さて、「アナログ」「デジタル」の言葉の意味に深入りしてしまったが、IMそろばんのメンバーの中にも、誤解している人がいるのではないか。「そろばん」イコール「時代遅れの古い技術」ではないことを、あらためて強調しておきたい。
本題に戻ろう。デジタル化の大変革は、第4次産業革命ともいわれる。パソコン、インターネット、人口知能(AI),スマートフォンなどのデジタル技術によって、日常の暮しから仕事、経済や政治のありようまで、大きく変容を迫られている。
デジタル化の流れは2010年代からのスマートフォンの普及を機に本格化した。日本では今や60歳以上の高齢者でも、スマホ普及率は80%近くになっている。画面にタッチすれば多くのサービスを利用できる便利さを、若者も年配者も素直に享受せざるを得ない状況になっている。
パソコンやガラケーを忌避し、「あんなものは、利用しないぞ」と息巻いていた年配者も、世の趨勢には従わざるを得ない局面なのだ。
ところが、コロナ騒動で日本の政府や自治体の非デジタル化が、浮き彫りになった。コロナウイルス検査結果の集計を各地の保健所が手書きのFAXで県の衛生部に届けていた現状が、あらわになった。10万円給付などコロナ対策の各種施策を、自治体が住民に届けようとしても、本人確認や銀行口座の特定にとまどり、なかなか推進できなかった。
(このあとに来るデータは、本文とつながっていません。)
`src/rtl/shift_pipe_pkg.sv`:
```
// Shared definitions for the shift pipeline: data width, op encoding and
// the bit-reversal helper used to build left shifts from the right shifter.
package shift_pkg;

  localparam int SHIFT_W = 32;

  typedef enum logic [1:0] {
    SHIFT_OP_SLL     = 2'd0,
    SHIFT_OP_SRL     = 2'd1,
    SHIFT_OP_SRA     = 2'd2,
    SHIFT_OP_ILLEGAL = 2'd3
  } shift_op_e;

  function automatic logic [SHIFT_W-1:0] bit_reverse(input logic [SHIFT_W-1:0] v);
    logic [SHIFT_W-1:0] r;
    r = {SHIFT_W{1'b0}};
    for (int i = 0; i < SHIFT_W; i++) begin
      r[i] = v[SHIFT_W-1-i];
    end
    return r;
  endfunction

endpackage

```
`src/rtl/shift_pipe_srl.sv`:
```
// Combinational zero-filling logical right shifter; the only shifter in the
// pipeline, with left and arithmetic shifts derived around it.
module shift_right_logical #(
  parameter int N = 32
) (
  input  logic [N-1:0] a,
  input  logic [4:0]   shamt,
  output logic [N-1:0] y
);

  assign y = a >> shamt;

endmodule

```
`src/rtl/shift_pipe.sv`:
```
// Two-stage valid/ready shift pipeline: S1 holds the accepted request,
// S2 holds the computed result presented on the output.
module shift_pipe
  import shift_pkg::*;
#(
  parameter int N = SHIFT_W
) (
  input  logic         clk,
  input  logic         rst_n,
  input  logic         in_valid,
  output logic         in_ready,
  input  logic [N-1:0] in_data,
  input  logic [4:0]   in_shamt,
  input  logic [1:0]   in_op,
  output logic         out_valid,
  input  logic         out_ready,
  output logic [N-1:0] out_data,
  output logic         err,
  output logic [15:0]  done_count
);

  logic         s1_valid_r;
  logic [N-1:0] s1_data_r;
  logic [4:0]   s1_shamt_r;
  shift_op_e    s1_op_r;
  logic         s2_valid_r;
  logic [N-1:0] s2_data_r;
  logic         err_r;
  logic [15:0]  done_count_r;

  logic         accept_s;
  logic         s1_advance_s;
  logic         s2_drain_s;
  logic [N-1:0] srl_in_s;
  logic [N-1:0] srl_out_s;
  logic [N-1:0] shift_res_s;

  assign s2_drain_s   = s2_valid_r & out_ready;
  assign s1_advance_s = s1_valid_r & (~s2_valid_r | s2_drain_s);
  assign in_ready     = ~s1_valid_r | s1_advance_s;
  assign accept_s     = in_valid & in_ready;

  shift_right_logical #(.N(N)) u_srl (
    .a     (srl_in_s),
    .shamt (s1_shamt_r),
    .y     (srl_out_s)
  );

  // Operand conditioning and result recovery around the shared right shifter.
  // SRA of a negative value is ~(~x >> s), which fills the vacated bits with ones.
  always_comb begin
    srl_in_s    = s1_data_r;
    shift_res_s = {N{1'b0}};
    case (s1_op_r)
      SHIFT_OP_SLL: begin
        srl_in_s    = bit_reverse(s1_data_r);
        shift_res_s = bit_reverse(srl_out_s);
      end
      SHIFT_OP_SRL: begin
        shift_res_s = srl_out_s;
      end
      SHIFT_OP_SRA: begin
        if (s1_data_r[N-1]) begin
          srl_in_s    = ~s1_data_r;
          shift_res_s = ~srl_out_s;
        end else begin
          shift_res_s = srl_out_s;
        end
      end
      SHIFT_OP_ILLEGAL: begin
        shift_res_s = {N{1'b0}};
      end
      default: begin
        shift_res_s = {N{1'b0}};
      end
    endcase
  end

  // S1: capture accepted request; empties when it moves on with nothing behind it.
  always_ff @(posedge clk or negedge rst_n) begin
    if (!rst_n) begin
      s1_valid_r <= 1'b0;
      s1_data_r  <= {N{1'b0}};
      s1_shamt_r <= 5'd0;
      s1_op_r    <= SHIFT_OP_SLL;
    end else if (accept_s) begin
      s1_valid_r <= 1'b1;
      s1_data_r  <= in_data;
      s1_shamt_r <= in_shamt;
      s1_op_r    <= shift_op_e'(in_op);
    end else if (s1_advance_s) begin
      s1_valid_r <= 1'b0;
    end else begin
      s1_valid_r <= s1_valid_r;
    end
  end

  // S2: register the result; held unchanged while the consumer stalls.
  always_ff @(posedge clk or negedge rst_n) begin
    if (!rst_n) begin
      s2_valid_r <= 1'b0;
      s2_data_r  <= {N{1'b0}};
    end else if (s1_advance_s) begin
      s2_valid_r <= 1'b1;
      s2_data_r  <= shift_res_s;
    end else if (s2_drain_s) begin
      s2_valid_r <= 1'b0;
    end else begin
      s2_valid_r <= s2_valid_r;
    end
  end

  // Status: sticky illegal-op flag and wrapping count of consumed results.
  always_ff @(posedge clk or negedge rst_n) begin
    if (!rst_n) begin
      err_r        <= 1'b0;
      done_count_r <= 16'd0;
    end else begin
      if (accept_s && (in_op == 2'd3)) begin
        err_r <= 1'b1;
      end
      if (s2_drain_s) begin
        done_count_r <= done_count_r + 16'd1;
      end
    end
  end

  assign out_valid  = s2_valid_r;
  assign out_data   = s2_data_r;
  assign err        = err_r;
  assign done_count = done_count_r;

endmodule
```
`config.mk`:
```
export PLATFORM = sky130hd
export DESIGN_NAME = shift_pipe
export DESIGN_NICKNAME = d
export VERILOG_FILES = /design/src/rtl/shift_pipe_pkg.sv /design/src/rtl/shift_pipe_srl.sv /design/src/rtl/shift_pipe.sv
export SDC_FILE = /design/constraint.sdc
export NUM_CORES = 1
export LEC_CHECK = 0
export ABC_AREA = 0
export ABC_CLOCK_PERIOD_IN_PS = 7700
export CAP_MARGIN = 20
export CORE_MARGIN = 3
export CORE_UTILIZATION = 62
export DETAILED_ROUTE_END_ITERATION = 10
export PLACE_DENSITY_LB_ADDON = 0.1
export SLEW_MARGIN = 20
export SYNTH_ARGS = -nofsm -noshare
export SYNTH_HDL_FRONTEND = slang
export SYNTH_SLANG_ARGS = --single-unit
```
`constraint.sdc`:
```
create_clock -name clk -period 7.7 [get_ports clk]
set_input_delay 1.54 -clock clk [delete_from_list [all_inputs] [get_ports clk]]
set_output_delay 1.54 -clock clk [all_outputs]
set_load 0.05 [all_outputs]
```
# ---- Word-level counts from Yosys, hierarchy flattened
# Cells that the tools add are included.
# Widths: inputs -> output; s select.
dict set report classes {
  addsub 1
  eq_ne 4
  shift 1
  mux 8
  bitwise_logic 9
  n_reduce_logical 4
}
# cell n
set ops {}
lappend ops {{$pmux 32 s4} 1}
lappend ops {{$mux 32} 2}
lappend ops {{$not 32->32} 2}
lappend ops {{$pmux 32 s2} 1}
lappend ops {{$shr 32x5->32} 1}
lappend ops {{$add 16x1->16 const B} 1}
lappend ops {{$eq 2x2->1 const B} 3}
lappend ops {{$mux 1} 4}
lappend ops {{$reduce_bool 2->1} 2}
lappend ops {{$and 1x1->1} 3}
lappend ops {{$eq 2x1->1 const B} 1}
lappend ops {{$logic_not 2->1} 1}
lappend ops {{$not 1->1} 2}
lappend ops {{$or 1x1->1} 2}
lappend ops {{$logic_and 1x1->1} 1}
dict set report totals {
  ff_bits 90
  in_bits 43
  output_inout_bits 51
  word_cells 35
}

# ---- Depth between registers and ports, before layout
# Gate-level depths: netlist of run 1.
dict set report depth {
  word_depth 7
  ltp_mapped 13
  mapped_depth_nobuf 9
}

# ---- Modules after synthesis
# From an unflattened synthesis of run 1, not the netlist that was laid out.
dict set report hier_totals {
  hier_cells 727
  hier_area_um2 6726.5
}
# module n_inst cells_per_inst area_per_inst_um2
set modules_own_cells {}
lappend modules_own_cells {shift_pipe 1 547 5084.9}
lappend modules_own_cells {shift_right_logical 1 180 1641.6}

# ---- Worst setup path after synthesis of run 1
# Ideal clock, no wire load.
dict set report synth_path {
  path_kind {input port to output port}
  startpoint {in out_ready}
  endpoint {out in_ready}
  arrival_ns 2.044
  required_time_ns 6.160
  path_slack_ns 4.116
  path_stages 1
  cell_sequence {nand3b_1}
}
dict set report synth_via {
  elab_chain_len 4
}
# item line_no
set synth_lines {}
lappend synth_lines {{start, declared} shift_pipe.sv:16} ;# input logic out_ready,
lappend synth_lines {{$and 1x1->1} shift_pipe.sv:38} ;# assign s2_drain_s = s2_valid_r & out_ready;
lappend synth_lines {{$or 1x1->1} shift_pipe.sv:39} ;# assign s1_advance_s = s1_valid_r & (~s2_valid_r | s2_drain_s);
lappend synth_lines {{$and 1x1->1} shift_pipe.sv:39}
lappend synth_lines {{$or 1x1->1} shift_pipe.sv:40} ;# assign in_ready = ~s1_valid_r | s1_advance_s;
lappend synth_lines {{end, declared} shift_pipe.sv:11} ;# output logic in_ready,
# No other way between the ends.

# ---- Final worst setup path of run 1
# Ends and elaborated chain as after synthesis.

==> flow_summary.json, run 1 <==
{
  "drt_iter0_markers": 2001,
  "utilization": 0.749,
  "holdCritStartpoint": "err",
  "final_layout_size_suffix_gt1_frac": 0.118,
  "worst-path-buf-inv": 2,
  "cap_violations": 0,
  "holdBufCountCts": 0,
  "synth_area_um2": 7540,
  "synth_top_area_frac": 0.299,
  "fin_skew_ns": 0.00665,
  "post-route-period-util": 0.606,
  "num_rows": 39,
  "crit_start": "out_ready",
  "antenna_left": 0,
  "wl_um": 29100,
  "period_minus_slack_ns": 4.67,
  "die_width_um": 116,
  "layout_common_cells": "92 x clkdlybuf4s50_1, 89 x dfrtp_1, 86 x nor2_1",
  "cts.sinks": 90,
  "grt_pass1_vias": 7816,
  "numCtsBuffers": 9,
  "status": "completed",
  "synth_area_leaders": "dfrtp_1 30%, mux2_2 7.0%, nor2_1 4.3%",
  "via_per_inst": 7.84,
  "antenna_found_initial": 0,
  "finalHoldViolations": 0,
  "min_path_type": "reg -> reg",
  "ys_types": 74,
  "nFillCells": 772,
  "crit_top_cell": "clkdlybuf4s50_1",
  "placed_cell_area_um2": 8440,
  "grt_start_max_net_pins": 95,
  "syn-num-nets": 923,
  "rsz0062_at_grt": "no",
  "max_freq_mhz": 214,
  "syn2layout_area_growth_pct": 15.8,
  "coreArea_um2": 11700,
  "p_per_area_nw_per_um2": 312,
  "leakage_nw": 3.39,
  "place_congestion": 1.07,
  "async_reset_ff_frac": 1.00,
  "cts.path.max_buffers": 2,
  "worstSetupPathType": "in -> out",
  "crit_arrival_ns": 3.13,
  "final_max_slew_viol_count": 0,
  "post-route-drc-count": 0,
  "slew_headroom": 0.350,
  "netlist.top_cell.by_area": "dfrtp_1",
  "peakVddDrop_v": 0.000252,
  "nets": 964,
  "crit_required_ns": 6.16,
  "synth_cells": 879,
  "die_h_um": 116,
  "grt_pass1_wl_um": 44900,
  "crit_family": "buffers and inverters",
  "gr-total-overflow": 0,
  "synthFlopType": "dfrtp_1",
  "io_buffers": 93,
  "clk_latency_ns": 0.36,
  "grt.total_usage": 0.435,
  "wire_per_inst_um": 27.3,
  "critPathMaxStageDelay_ns": 0.85,
  "end_kind": "output pin",
  "final_area_um2": 8730,
  "synth-edff-count": 0,
  "ios": 94,
  "cts_tree": "yes",
  "yosysSeqAreaShare": 0.299,
  "diodes": 0,
  "setup_viol": 0,
  "cts_setup_buffers": 0,
  "htreeDepth": 3,
  "yosys_warnings": 0,
  "num_vias": 8374,
  "multi_input_area_um2": 4930,
  "worstPathMaxFanout": 4,
  "r2r_start": "s1_data_r[31]",
  "post-dp-hpwl_um": 20000,
  "ctsResizeCount": 0,
  "root_buffer": "clkbuf_16",
  "ys_seq_elements": 90,
  "slowest_stage": "clkdlybuf4s50_1",
  "fp.dieArea_um2": 13500,
  "cp-start-kind": "primary input",
  "final_common_cell": "clkdlybuf4s50_1",
  "seqCellArea_um2": 2250,
  "firstDrtPassIters": 8,
  "crit_chain": "clkdlybuf4s50_1 > nand3b_1 > clkdlybuf4s50_1",
  "avgSynthCellArea_um2": 8.58,
  "tns_ns": 0,
  "clk_pin_slew_ns": 0.07,
  "start_util": 0.646,
  "worst_pin_slew_ns": 0.974
}
[metal layers]
| metal | vias to the layer above | wire length, um | part of all wire | track usage |
|---|---|---|---|---|
| met5 | - | 0 | 0 | 0 |
| met4 | 0 | 1720 | 0.059 | 0.207 |
| met3 | 202 | 4450 | 0.15 | 0.123 |
| li1 | 3442 | - | - | - |
| met1 | 3835 | 10500 | 0.36 | 0.591 |
| met2 | 895 | 12500 | 0.43 | 0.642 |
[where the power goes]
group | internal, W | switching (W)
Clock | 0.000226 | 0.000215
Combinational | 0.000558 | 0.00101
Sequential | 0.000578 | 0.000139
[cells in the mapped netlist, drive strengths merged (10+ instances only)]
| library cell | number |
|---|---|
| dfrtp | 90 |
| nor2 | 86 |
| nand2 | 82 |
| clkbuf | 54 |
| o21ai | 52 |
| mux2 | 48 |
| a21oi | 34 |
| xnor2 | 33 |
| nand3 | 29 |
| buf | 23 |
| a221oi | 20 |
| a22oi | 15 |
| o31ai | 15 |
| nand3b | 14 |
| mux2i | 13 |
| and3 | 12 |
| inv | 12 |
| mux4 | 12 |
| nand2b | 12 |
| o221ai | 12 |
| a211oi | 11 |
| a221o | 11 |
| or3b | 10 |
[cell families (layout without fill, tap and decap cells)]
group	after synthesis	count (layout)	share of synthesized area
muxes	73	73	0.125
and+or+nand+nor	312	312	0.213
adders and majority gates	1	1	0.00166
xor gates and xnor gates	38	38	0.0441
DFF	90	90	0.299
AOI/OAI and AO/OA	275	275	0.269
buffers and inverters	90	136	0.0480
[final timing paths]
path                                      to  slack (ns)  cells after the start
worst min register to register           err        0.48                      1
min in group asynchronous        out_data[4]        1.16                      1
worst max register to register  out_data[13]        3.14                     10
max in group asynchronous         s1_op_r[0]        5.46                      2
worst max-delay path                in_ready        3.03                      3
worst min-delay path                     err        0.48                      1
[final cells by class]
class                      instances  area share
clock inverter                     7     0.00702
sequential                        90       0.258
timing repair buffer             107       0.118
clock buffer                       9      0.0258
tap                              143      0.0205
inverter                          13     0.00559
multi-input combinational        699       0.565
[state kept, by name, indices dropped and copies added (netlist names)]
name	count
done_count	16
out_data	32
s1_shamt_r	5
s1_op_r	2
out_valid	1
s1_valid_r	1
s1_data_r	32
err	1
[stage by stage]
step	instances	hold WS, ns	setup WS (ns)	power [W]
finish	1068	0.481	3.03	0.00272
global route	1068	0.493	2.92	0.00281
CTS	1068	0.481	3.06	0.00265
detailed placement	1052	0.465	3.12	0.00220
global placement	1052	0.455	3.16	0.00216
floorplan	879	0.471	4.12	0.00173
Power figures use the tool's default switching activity.
==> run 2, diff against run 1 <==
--- a/config.mk
+++ b/config.mk
@@ -6,10 +6,10 @@
 export NUM_CORES = 1
 export LEC_CHECK = 0
 export ABC_AREA = 0
-export ABC_CLOCK_PERIOD_IN_PS = 7700
+export ABC_CLOCK_PERIOD_IN_PS = 4100
 export CAP_MARGIN = 20
 export CORE_MARGIN = 3
-export CORE_UTILIZATION = 62
+export CORE_UTILIZATION = 52
 export DETAILED_ROUTE_END_ITERATION = 10
 export PLACE_DENSITY_LB_ADDON = 0.1
 export SLEW_MARGIN = 20
==> constraint.sdc (replaced) <==
create_clock -name clk -period 4.1 [get_ports clk]
set_input_delay 0.82 -clock clk [delete_from_list [all_inputs] [get_ports clk]]
set_output_delay 0.82 -clock clk [all_outputs]
set_load 0.05 [all_outputs]
==> run 2 against run 1 <==
  * Core utilization fell by 10 points
  * Non-clock buffer count rose by 29
  * Clock power rose by 88%
  * Register-to-register slack got worse by 2.9 ns
  * Die area rose by 18%
  * Global-route usage fell by 6.9 points
  * Critical path depth rose by 7
  * Final area rose by 3.5%
  * Worst hold slack got worse by 0.076 ns
==> flow_summary.json, run 2 (synthesis gave the netlist of run 1 again) <==
{
  "num_rows": 43,
  "clk_latency_ns": 0.36,
  "tns_ns": 0,
  "final_area_um2": 9040,
  "worstSetupPathType": "reg -> reg",
  "min_path_type": "in -> async",
  "setup_viol": 0,
  "grt_pass1_wl_um": 45900,
  "syn2layout_area_growth_pct": 19.9,
  "ios": 94,
  "fin_skew_ns": 0.0178,
  "grt.total_usage": 0.366,
  "p_per_area_nw_per_um2": 578,
  "nets": 993,
  "antenna_found_initial": 0,
  "slew_headroom": 0.396,
  "die_width_um": 126,
  "final_common_cell": "clkdlybuf4s50_1",
  "peakVddDrop_v": 0.000347,
  "antenna_left": 0,
  "root_buffer": "clkbuf_16",
  "final_max_slew_viol_count": 0,
  "cts.path.max_buffers": 2,
  "placed_cell_area_um2": 8740,
  "grt_pass1_vias": 7821,
  "cts.sinks": 90,
  "fp.dieArea_um2": 16000,
  "holdBufCountCts": 0,
  "layout_common_cells": "92 x clkdlybuf4s50_1, 89 x dfrtp_1, 86 x nor2_1",
  "grt_start_max_net_pins": 53,
  "cp-start-kind": "flip-flop",
  "max_freq_mhz": 260,
  "wire_per_inst_um": 26.2,
  "htreeDepth": 3,
  "crit_required_ns": 4.35,
  "crit_start": "s1_op_r[1]",
  "final_layout_size_suffix_gt1_frac": 0.144,
  "io_buffers": 93,
  "leakage_nw": 3.54,
  "crit_arrival_ns": 4.09,
  "rsz0062_at_grt": "no",
  "ctsResizeCount": 0,
  "gr-total-overflow": 0,
  "firstDrtPassIters": 10,
  "die_h_um": 126,
  "post-route-drc-count": 0,
  "r2r_start": "s1_op_r[1]",
  "post-dp-hpwl_um": 22400,
  "status": "completed",
  "drt_iter0_markers": 1768,
  "finalHoldViolations": 0,
  "cts_setup_buffers": 0,
  "clk_pin_slew_ns": 0.08,
  "post-route-period-util": 0.937,
  "end_kind": "flip-flop",
  "wl_um": 29700,
  "worstPathMaxFanout": 15,
  "start_util": 0.537,
  "coreArea_um2": 14000,
  "worst_pin_slew_ns": 0.892,
  "cts_tree": "yes",
  "place_congestion": 1.06,
  "num_vias": 8329,
  "numCtsBuffers": 9,
  "cap_violations": 0,
  "diodes": 0,
  "period_minus_slack_ns": 3.84,
  "via_per_inst": 7.34
}
## run 2: changes by cell type in the layout (fill, tap and decap cells not counted)
| cell | previous run | this run |
|---|---|---|
| buf_12 | 0 | 3 |
| clkinv_8 | 0 | 1 |
| clkinvlp_4 | 1 | 2 |
| inv_6 | 2 | 1 |
| clkinv_2 | 1 | 0 |
| nor2b_1 | 3 | 4 |
| buf_4 | 15 | 41 |
| nor2b_2 | 2 | 1 |
## run 2: cell type report
type	instances	area (um2)
multi-input cells	699	4930
flip-flops and latches	90	2250
well taps	180	225
clock inverters	7	71.3
fillers	1102	5000
inverters	13	48.8
repair buffers	136	1290
clock buffers	9	225
## run 2: through the flow
step	std cells	setup WS (ns)	hold WS [ns]	power, W	util
5_1_grt	1134	0.191	0.426	0.00539	0.644
3_5_place_dp	1118	0.421	0.460	0.00428	0.623
4_1_cts	1134	0.393	0.418	0.00511	0.644
2_1_floorplan	879	1.30	0.471	0.00324	-
3_3_place_gp	1118	0.429	0.450	0.00424	0.623
6_report	1134	0.257	0.405	0.00523	0.644
## run 2: layer usage
layer  global-route usage  part of all wire  vias to the layer above
met1                0.512              0.39                     3996
met4                0.146             0.052                        0
met2                0.560              0.43                      714
met3               0.0737              0.12                      132
li1                     -                 -                     3487
met5                    0                 0                        -
## run 2: worst paths after layout
kind / to / slack [ns] / cells after the start
max reg2reg: out_data[1] / 0.26 / 10
max in group asynchronous: s1_shamt_r[1] / 2.86 / 2
min reg2reg: err / 0.49 / 1
min in group clk: err / 0.49 / 1
max: out_data[1] / 0.26 / 10
min: s1_data_r[21] / 0.41 / 1
## run 2: report_power, final
part           switching (W)  internal [W]  total [W]
Sequential          0.000247       0.00109    0.00133
Clock               0.000403      0.000428   0.000831
Combinational        0.00195       0.00111    0.00306
## run 2: worst max-delay path, cell delays in order (launching register included)
cell and delay (ns):
dfrtp_1 0.69, nor2b_1 0.63, buf_4 0.30, a22oi_1 0.12
nand3_1 0.21, a2bb2oi_1 0.20, nand3_1 0.26, mux2_2 0.38
a221oi_1 0.61, and3_1 0.28, nor3_1 0.06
鳴り物入りでスタートしたマイナンバー制度についても加入者は全国民の24・6%(20年末)に過ぎなかったことが、判明した。
菅内閣は、年明け以降、急速に支持を失っているが、ことデジタル化の推進については、与野党の別なく賛同者が多いだろう。とりわけ、高速/大容量の第5世代通信規格5Gが21年から本格化する局面であることも、デジタル化推進を大きく後押ししている。
ただし、日々進化するデジタル技術は、使い方次第で人々の生活や生計、安全を脅かす負の側面を併せ持つことに、改めて留意しなければならない。俗に「バカとはさみは、使いよう」といわれるが、まさに「使いよう」が大事なのである。デジタルはいわば「バカとはさみ」であり、「使いよう」を間違えれば社会に多大な悪影響をもたらすのだ。
「負」について真っ先に議論すべきは、デジタル化による失業者の増大だ。工場や店舗の無人化は雇用に大打撃を与える。「世界経済フォーラム」(ダボス会議)では、デジタル化の影響で25年までに世界で約8500万人が失業すると予測している。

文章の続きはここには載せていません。